どこかで書いたか話した気もするが、私が一番好きなとんちは一休さんに出てくる「屏風の虎」。足利義満にむかって「さあ、では退治しますから虎を屏風から出してください」と言ったときの一休の得意そうな顔を想像するとめっちゃ笑える。まあ、私が義満だったらそんな一休は斬殺してやるけどな。
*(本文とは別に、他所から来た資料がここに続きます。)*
<file path="src/rtl/regfile_write_arbiter.sv">
// Round-robin arbiter for the register bank's single write port, shared by the
// ALU (A) and load (B) writeback paths. It also holds the pending-write
// scoreboard that the issue stage uses for RAW checks and WAW stalls.
module regfile_write_arbiter #(
    parameter int DATA_W = 32,
    parameter int ADDR_W = 4,
    parameter int NREG   = 16
) (
    input  logic              clk,
    input  logic              reset,
    input  logic              req_a_valid,
    input  logic [ADDR_W-1:0] req_a_rd,
    input  logic [DATA_W-1:0] req_a_data,
    output logic              req_a_ready,
    input  logic              req_b_valid,
    input  logic [ADDR_W-1:0] req_b_rd,
    input  logic [DATA_W-1:0] req_b_data,
    output logic              req_b_ready,
    output logic              wr_en,
    output logic [ADDR_W-1:0] wr_rd,
    output logic [DATA_W-1:0] wr_data,
    input  logic              issue_valid,
    input  logic [ADDR_W-1:0] issue_rd,
    output logic              issue_stall,
    input  logic [ADDR_W-1:0] chk_rs,
    input  logic [ADDR_W-1:0] chk_rt,
    output logic              busy_rs,
    output logic              busy_rt,
    output logic [NREG-1:0]   busy_vec
);

    typedef enum logic {
        LAST_A = 1'b0,
        LAST_B = 1'b1
    } last_t;

    last_t           last_grant;
    logic            grant_a;
    logic            grant_b;
    logic            issue_ok;
    logic [NREG-1:0] busy_next;

    // Grant: a lone requester wins; on a tie the one not granted last wins.
    always_comb begin
        grant_a = 1'b0;
        grant_b = 1'b0;
        if (!reset) begin
            if (req_a_valid && (!req_b_valid || last_grant == LAST_B)) begin
                grant_a = 1'b1;
            end else if (req_b_valid) begin
                grant_b = 1'b1;
            end
        end
    end

    assign req_a_ready = grant_a;
    assign req_b_ready = grant_b;

    assign issue_stall = issue_valid & busy_vec[issue_rd];
    assign issue_ok    = issue_valid & ~busy_vec[issue_rd];
    assign busy_rs     = busy_vec[chk_rs];
    assign busy_rt     = busy_vec[chk_rt];

    // Next scoreboard: clears from accepted writes first, so an issue set on the same register wins.
    always_comb begin
        busy_next = busy_vec;
        if (grant_a) begin
            busy_next[req_a_rd] = 1'b0;
        end
        if (grant_b) begin
            busy_next[req_b_rd] = 1'b0;
        end
        if (issue_ok) begin
            busy_next[issue_rd] = 1'b1;
        end
    end

    // Register the write port, the round-robin pointer and the scoreboard.
    always_ff @(posedge clk) begin
        if (reset) begin
            wr_en      <= 1'b0;
            wr_rd      <= '0;
            wr_data    <= '0;
            busy_vec   <= '0;
            last_grant <= LAST_B;
        end else begin
            wr_en    <= grant_a | grant_b;
            busy_vec <= busy_next;
            if (grant_a) begin
                wr_rd      <= req_a_rd;
                wr_data    <= req_a_data;
                last_grant <= LAST_A;
            end else if (grant_b) begin
                wr_rd      <= req_b_rd;
                wr_data    <= req_b_data;
                last_grant <= LAST_B;
            end
        end
    end

endmodule

</file>
<file path="config.mk">
export PLATFORM = sky130hd
export DESIGN_NAME = regfile_write_arbiter
export DESIGN_NICKNAME = d
export VERILOG_FILES = /design/src/rtl/regfile_write_arbiter.sv
export SDC_FILE = /design/constraint.sdc
export NUM_CORES = 1
export LEC_CHECK = 0
export ABC_AREA = 1
export CAP_MARGIN = 20
export CORE_AREA = 3 3 91 93
export CTS_CLUSTER_DIAMETER = 50
export DETAILED_ROUTE_END_ITERATION = 10
export DIE_AREA = 0 0 94 96
export PLACE_DENSITY = 0.82
export SETUP_SLACK_MARGIN = 0.15
export SLEW_MARGIN = 20
export SYNTH_ARGS = -nofsm -noshare
export SYNTH_HDL_FRONTEND = slang
export SYNTH_SLANG_ARGS = --single-unit
</file>
<file path="constraint.sdc">
create_clock -name clk -period 1.4 [get_ports clk]
set_input_delay 0.28 -clock clk [delete_from_list [all_inputs] [get_ports clk]]
set_output_delay 0.28 -clock clk [all_outputs]
set_load 0.005 [all_outputs]
</file>
==> results.yml <==
die:
  rows: 32
  die-height_um: 96
  floorplan.io_pins: 147
  core_area_um2: 7610
  die_w_um: 94
  die_area_um2: 9020
  initial_utilization_pct: 41.6
logic_synthesis:
  synthesis.nets: 551
  synthesis.instances: 462
  synth_cell_types: 31
  yosysWarnings: 0
  ys_seq_elements: 54
  yosys_top_cell_area_share_pct: 34.2
  ys_top_cells_by_area: "dfxtp_1 (34%), nand2_1 (15%), a31oi_1 (7.9%), o21ai_1 (6.2%), o21ai_0 (4.9%)"
  yosysTopAreaCell: "dfxtp_1"
  synth_area_per_cell_um2: 6.85
  seq_area_frac_synth_pct: 34.2
  syn-cell-area_um2: 3160
clock_tree:
  cts-htree-levels: 2
  cts_tree: "yes"
  clk_transition_reported_paths_ns: 0.11
  clk_latency_ns: 0.31
  cts.sink_count: 54
  numCtsBuffers: 5
  hold_bufs_inserted_after_cts: 0
  clockBufferDepth: 2
  clockRootBuffer: "clkbuf_8"
final_layout:
  final_net_count: 791
  post_layout_nonfiller_instances: 805
  flow.area_growth_from_synthesis_pct: 96.2
  nFillCells: 421
  drive_gt1_share_pct: 42.1
  antennaDiodeCount: 0
setup_path:
  crit_path_launch_type: "flip-flop"
  critical_path_peak_fanout: 2
  slowest_stage: "dfxtp_2"
  crit_required_ns: 1.12
  timing.setup.critical_path_class: "reg -> out"
  end_kind: "primary output"
  worstPathCellList: "buf_6, buf_6, o21ai_2, a21oi_1, o221ai_1, nand2_1, buf_2"
  critical_path_buf_inv_count: 3
  critPathTopFamily: "buffers and inverters"
  stage_delay_of_the_slowest_cell_on_the_critical_path_ns: 0.35
  cp.arrival_ns: 1.41
  critPathMostFrequentCell: "buf_6"
grt:
  antenna_found_initial: 0
  largest_net_degree_at_the_start_of_global_routing: 37
  grt.overflow.total: 0
  grt_first_pass_wirelength_um: 21500
  grt_pass1_vias: 4471
  grt.total_usage_pct: 30.1
sta:
  fmax_ghz: 0.591
  report.final.hold_viol_count: 0
  final-setup-viol-count: 50
  final_critical_path_required_period_ns: 1.69
  period_share_pct: 121
  finalClockSkew_ns: 0.00625
  final.setup.tns_ns: -3.83
  setup_slack_ns: -0.292
  relSlewSlack_pct: 71.0
  grt_setup_unrepaired: "yes"
  timing.final.max_slew_violations: 0
  slew_at_the_pin_closest_to_its_max_slew_limit_ns: 0.435
pwr:
  internal_power_component_mw: 3.23
  pwr-share-seq_pct: 38.0
  power_frac_clock_pct: 29.1
  p_leak_nw: 2.74
  power.combinational.fraction_pct: 32.9
  power_mw: 4.61
  power.density_cell_area_nw_per_um2: 742
  p_sw_share_pct: 29.8
  power.ir.vdd_worst_uv: 629
  reported_net_switching_power_mw: 1.37
job:
  cap_viol_max_count: 0
placement:
  place_hpwl_um: 8530
  gp_congestion: 1.05
  dpl.cell_count: 753
  io_buffers: 146
status:
  outcome: "finished with violations"
  violations: "negative setup slack"
hold_path:
  hold_path.class: "in -> reg"
route:
  detail_route.wl_per_cell_um: 19.0
  antenna_left: 0
  finalWirelength_um: 15300
  route.detailed.drc: 0
  num_vias: 4568
  avgViaCountPerCell: 5.67
  detail_route.iter0.violations: 280
  first_pass_iteration_count_of_the_detailed_router: 5
[worst min-delay path, delay by kind of cell]
| family | cells | cell delay (ns) |
|---|---|---|
| buffers and inverters | 1 | 0.39 |
| AOI/OAI and AO/OA | 1 | 0.07 |
| and+or+nand+nor | 1 | 0.06 |
[cell families (layout without fill, tap and decap cells)]
logic type / Yosys count / after routing / synth area share (%)
buffers and inverters: 64 / 304 / 10.2
AO/OA/AOI/OAI: 160 / 160 / 29.2
flip-flops: 54 / 54 / 34.2
AND/OR/NAND/NOR: 184 / 185 / 26.5
[power groups by stage]
stage,Sequential (mW),Combinational [mW],Clock (mW)
after floorplan,1.75,0.440,0
after CTS,1.73,1.37,1.30
after global routing,1.76,1.60,1.40
after global placement,1.74,1.12,0
after detailed placement,1.74,1.14,0
final,1.75,1.52,1.34
[placed cells by master, fill, tap and decap left out, types with 2 or more instances in the layout]
| cell | netlist | final |
|---|---|---|
| nand2_1 | 124 | 109 |
| nand3_2 | 9 | 9 |
| dfxtp_4 | 0 | 3 |
| inv_1 | 31 | 24 |
| inv_4 | 2 | 2 |
| buf_8 | 1 | 2 |
| dfxtp_1 | 54 | 9 |
| nand2_4 | 1 | 3 |
| nor2_8 | 2 | 2 |
| o21ai_0 | 31 | 18 |
| buf_2 | 4 | 13 |
| buf_6 | 5 | 49 |
| nand3_1 | 12 | 12 |
| dlygate4sd2_1 | 0 | 40 |
| buf_4 | 6 | 56 |
| nand2_8 | 0 | 2 |
| o21ai_2 | 0 | 37 |
| a21boi_0 | 2 | 2 |
| clkdlybuf4s15_1 | 0 | 5 |
| a21oi_2 | 9 | 12 |
| inv_8 | 0 | 2 |
| a31oi_1 | 40 | 38 |
| clkbuf_2 | 0 | 4 |
| o221ai_1 | 2 | 2 |
| clkbuf_8 | 0 | 6 |
| nor2_2 | 0 | 2 |
| nor2_1 | 29 | 27 |
| o21ai_1 | 39 | 11 |
| dfxtp_2 | 0 | 42 |
| clkdlybuf4s50_1 | 0 | 78 |
| inv_2 | 4 | 9 |
| bufinv_16 | 0 | 2 |
| a31oi_4 | 0 | 2 |
| o211ai_1 | 4 | 4 |
| nand2_2 | 4 | 16 |
| buf_12 | 0 | 5 |
| a21oi_1 | 30 | 26 |
| o21ai_4 | 1 | 5 |
| buf_16 | 0 | 6 |
[cell usage after synthesis, drive strengths merged]
master  number
a211oi       1
o211ai       4
o221ai       2
nand2      129
a21boi       3
a31oi       40
clkbuf       9
buf         17
nand3       22
inv         37
dfxtp       54
nor3         2
nor2        31
o21ai       71
clkinv       1
a21oi       39
[routing by layer]
metal / up-vias / wire length, um / track usage (%)
li1: 2052 / - / -
met1: 2142 / 5260 / 32.1
met2: 300 / 7880 / 54.6
met3: 74 / 1190 / 6.80
met4: 0 / 967 / 17.6
met5: - / 0 / 0
[state kept, by name, summed over array words and instances, names as in the netlist]
register and flops:
wr_en 1, wr_data 32, wr_rd 4, last_grant 1
busy_vec 16
[area by class of cell]
class / instances / area (um2) / share of cell area [%]
repair buffers: 258 / 2530 / 40.8
multi-input cells: 345 / 2100 / 33.8
flip-flops and latches: 54 / 1140 / 18.4
inverters: 38 / 163 / 2.62
well taps: 102 / 128 / 2.06
clock buffers: 6 / 82.6 / 1.33
clock inverters: 2 / 60.1 / 0.968
[final timing paths]
check	start	to	slack, ns	cells after the start
max	busy_vec[14]$_SDFF_PP0_	busy_rs	-0.29	7
min	req_a_data[2]	wr_data[2]$_SDFFE_PP0P_	0.52	3
max reg2reg	last_grant$_SDFFE_PP1P_	busy_vec[3]$_SDFF_PP0_	-0.15	6
min reg2reg	wr_data[17]$_SDFFE_PP0P_	wr_data[17]$_SDFFE_PP0P_	0.53	2
[stage by stage]
stage	setup WS, ns	instance area, um2	hold slack, ns	utilization [%]
finish	-0.292	6210	0.521	81.6
CTS	-0.285	6030	0.516	79.3
global placement	-0.853	5120	0.503	67.4
floorplan	0.0634	3170	0.439	-
detailed placement	-0.873	5120	0.513	67.4
global route	-0.382	6210	0.521	81.6
[timing repair]
| item | CTS | global route |
|---|---|---|
| cloned | 12 | 0 |
| pin swaps | 32 | 18 |
| endpoints found under the setup margin | 112 | 80 |
| setup buffers | 28 | 4 |
| gates resized for setup | 293 | 59 |
(Power assumes the default switching activity.)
と、そんなことを考えていて思いついたのが「とんちよりパンチの効いたニュースタイルコミック『バイオレンス一休さん』」。20年くらい前にはじまっていてほしかった。連載初期は一休さんのとんちが毎回裏目に出てしまう(キレた義満に斧で頭を割られたり、「このはしわたるべからず」で真ん中を渡ったら橋が腐っていて、しかもなぜか川はアマゾン川だったためピラニアに食われるとか)「ドタバタ編」。80年代末からは世界各地のいろんな問題を解決してまわる「トラブルシューター編」。ベルリンの壁をとんちで崩壊させたりパレスチナ問題を三方一両損の論理で解決したり(どうやるんだ)する。世間的にオウム真理教の事件が明るみに出る90年代半ばには麻原彰晃と一休の禅問答的シーンが延々と描かれる。ついにはなぜかブラックホールとなった一休が世界そのものを飲み込みはじめ、最終回の最終コマで「fin」の文字がブラックホールに吸い込まれて完結する。そんなマンガがあったらいいな。別に良くはないか。